Pharmacology and safety of TAS5315, a Bruton tyrosine kinase inhibitor, in healthy volunteers: First-in-human, randomized, ascending-dose studies.
Objective: TAS5315 is a Bruton tyrosine kinase (Btk) inhibitor in development for autoimmune and allergic diseases, including rheumatoid arthritis (RA) and chronic spontaneous urticaria (CSU). Two clinical studies evaluated the pharmacology and safety of single and multiple oral doses of TAS5315.
Methods: Two phase 1 studies (single ascending-dose [SAD] and multiple ascending-dose [MAD]) assessed the pharmacokinetics (including effect of food), pharmacodynamics (Btk occupancy, inhibition of basophil activation) and safety of TAS5315 (up to 8 mg/day) in healthy males.
Results: TAS5315 showed linear pharmacokinetics over a 0.01-8 mg dose range; maximum plasma concentration and area under the plasma concentration-time curve were reduced by ~40% by food. TAS5315 had dose dependent effects on Btk and basophil activation. In the SAD study, doses ≥2 mg resulted in mean Btk occupancy of almost 100% at 2 and 6 h, and >80% at 24 h, post-administration. TAS5315 1-8 mg/day inhibited basophil activation (mean change from baseline -55% to -89%). TAS5315 was generally tolerable. Although it dose-dependently reduced platelet aggregation (over 2-8 mg in both studies) and prolonged bleeding time (1-8 mg in the MAD study), no relationship between these effects and clinical symptoms was observed.

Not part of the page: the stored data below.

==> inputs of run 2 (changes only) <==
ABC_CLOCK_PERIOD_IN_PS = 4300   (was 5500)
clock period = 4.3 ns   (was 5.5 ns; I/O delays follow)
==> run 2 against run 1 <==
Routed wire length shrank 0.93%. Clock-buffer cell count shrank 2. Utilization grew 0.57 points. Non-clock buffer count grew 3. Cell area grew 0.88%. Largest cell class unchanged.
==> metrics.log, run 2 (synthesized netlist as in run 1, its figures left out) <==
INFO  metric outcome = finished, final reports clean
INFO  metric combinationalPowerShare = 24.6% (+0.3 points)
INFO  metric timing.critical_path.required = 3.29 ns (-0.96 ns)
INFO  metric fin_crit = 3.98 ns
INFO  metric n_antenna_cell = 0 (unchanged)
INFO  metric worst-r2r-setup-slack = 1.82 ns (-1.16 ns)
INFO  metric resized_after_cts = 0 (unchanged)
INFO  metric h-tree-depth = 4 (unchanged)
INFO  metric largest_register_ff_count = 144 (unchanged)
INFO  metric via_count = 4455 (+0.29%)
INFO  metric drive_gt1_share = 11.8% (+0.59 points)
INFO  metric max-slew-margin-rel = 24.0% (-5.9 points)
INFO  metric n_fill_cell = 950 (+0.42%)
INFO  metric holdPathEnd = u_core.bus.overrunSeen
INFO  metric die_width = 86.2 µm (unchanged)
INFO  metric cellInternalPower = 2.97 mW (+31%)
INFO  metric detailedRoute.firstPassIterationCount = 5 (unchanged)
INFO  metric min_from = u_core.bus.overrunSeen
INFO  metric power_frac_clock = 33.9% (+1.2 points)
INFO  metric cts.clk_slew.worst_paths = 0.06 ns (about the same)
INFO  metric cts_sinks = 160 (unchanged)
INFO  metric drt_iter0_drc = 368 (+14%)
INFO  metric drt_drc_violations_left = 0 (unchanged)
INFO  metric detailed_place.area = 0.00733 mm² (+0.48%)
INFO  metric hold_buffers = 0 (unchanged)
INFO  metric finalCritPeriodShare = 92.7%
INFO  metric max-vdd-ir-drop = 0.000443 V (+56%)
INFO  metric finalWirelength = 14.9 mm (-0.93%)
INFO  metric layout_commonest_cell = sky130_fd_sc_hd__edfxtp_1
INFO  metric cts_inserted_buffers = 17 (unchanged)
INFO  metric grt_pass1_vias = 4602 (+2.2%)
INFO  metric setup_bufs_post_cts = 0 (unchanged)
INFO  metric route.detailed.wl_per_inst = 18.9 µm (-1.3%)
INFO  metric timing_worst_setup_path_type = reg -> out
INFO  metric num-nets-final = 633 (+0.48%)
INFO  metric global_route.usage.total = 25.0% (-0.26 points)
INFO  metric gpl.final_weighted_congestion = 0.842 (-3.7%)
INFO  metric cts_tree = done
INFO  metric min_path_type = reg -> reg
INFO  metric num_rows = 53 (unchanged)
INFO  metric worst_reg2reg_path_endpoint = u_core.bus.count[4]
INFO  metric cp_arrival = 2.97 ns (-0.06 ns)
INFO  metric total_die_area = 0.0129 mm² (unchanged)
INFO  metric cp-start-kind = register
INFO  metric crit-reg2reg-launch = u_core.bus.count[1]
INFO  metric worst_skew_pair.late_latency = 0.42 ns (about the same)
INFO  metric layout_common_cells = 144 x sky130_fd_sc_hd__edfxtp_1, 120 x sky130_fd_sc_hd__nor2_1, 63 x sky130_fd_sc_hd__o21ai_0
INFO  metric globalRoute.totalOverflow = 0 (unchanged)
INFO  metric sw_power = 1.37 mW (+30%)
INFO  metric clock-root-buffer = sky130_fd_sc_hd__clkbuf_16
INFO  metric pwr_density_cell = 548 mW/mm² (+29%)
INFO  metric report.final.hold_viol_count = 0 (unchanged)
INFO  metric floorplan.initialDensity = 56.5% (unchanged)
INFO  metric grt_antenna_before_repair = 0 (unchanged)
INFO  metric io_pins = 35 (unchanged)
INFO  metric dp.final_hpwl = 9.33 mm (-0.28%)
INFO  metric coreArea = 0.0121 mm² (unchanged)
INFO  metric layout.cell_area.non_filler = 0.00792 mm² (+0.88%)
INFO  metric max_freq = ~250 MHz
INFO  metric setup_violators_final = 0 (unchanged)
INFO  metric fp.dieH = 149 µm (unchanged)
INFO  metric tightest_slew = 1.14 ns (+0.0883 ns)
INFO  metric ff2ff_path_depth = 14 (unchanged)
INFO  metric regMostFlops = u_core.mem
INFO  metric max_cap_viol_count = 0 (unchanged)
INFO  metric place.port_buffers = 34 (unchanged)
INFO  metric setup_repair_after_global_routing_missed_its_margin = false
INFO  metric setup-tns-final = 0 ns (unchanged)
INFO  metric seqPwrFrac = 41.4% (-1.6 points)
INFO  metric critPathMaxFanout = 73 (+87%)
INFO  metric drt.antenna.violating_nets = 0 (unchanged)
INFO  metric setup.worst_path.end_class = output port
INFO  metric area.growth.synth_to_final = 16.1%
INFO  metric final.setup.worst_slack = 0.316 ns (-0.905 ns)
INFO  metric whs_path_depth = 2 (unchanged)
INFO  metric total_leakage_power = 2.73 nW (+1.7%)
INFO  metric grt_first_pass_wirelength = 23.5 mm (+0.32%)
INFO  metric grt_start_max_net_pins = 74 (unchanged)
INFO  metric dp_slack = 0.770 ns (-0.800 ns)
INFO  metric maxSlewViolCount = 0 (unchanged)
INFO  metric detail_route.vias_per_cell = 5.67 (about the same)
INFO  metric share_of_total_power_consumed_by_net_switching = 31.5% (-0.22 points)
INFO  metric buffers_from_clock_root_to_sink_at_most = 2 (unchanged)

All adverse drug reactions were mild and resolved without treatment; no noteworthy safety concerns were observed in either study.
Conclusions: These data indicate TAS5315 has potential as a novel therapeutic for immunological diseases associated with aberrant Btk signalling, including RA and CSU. Further evaluation of TAS5315 is warranted.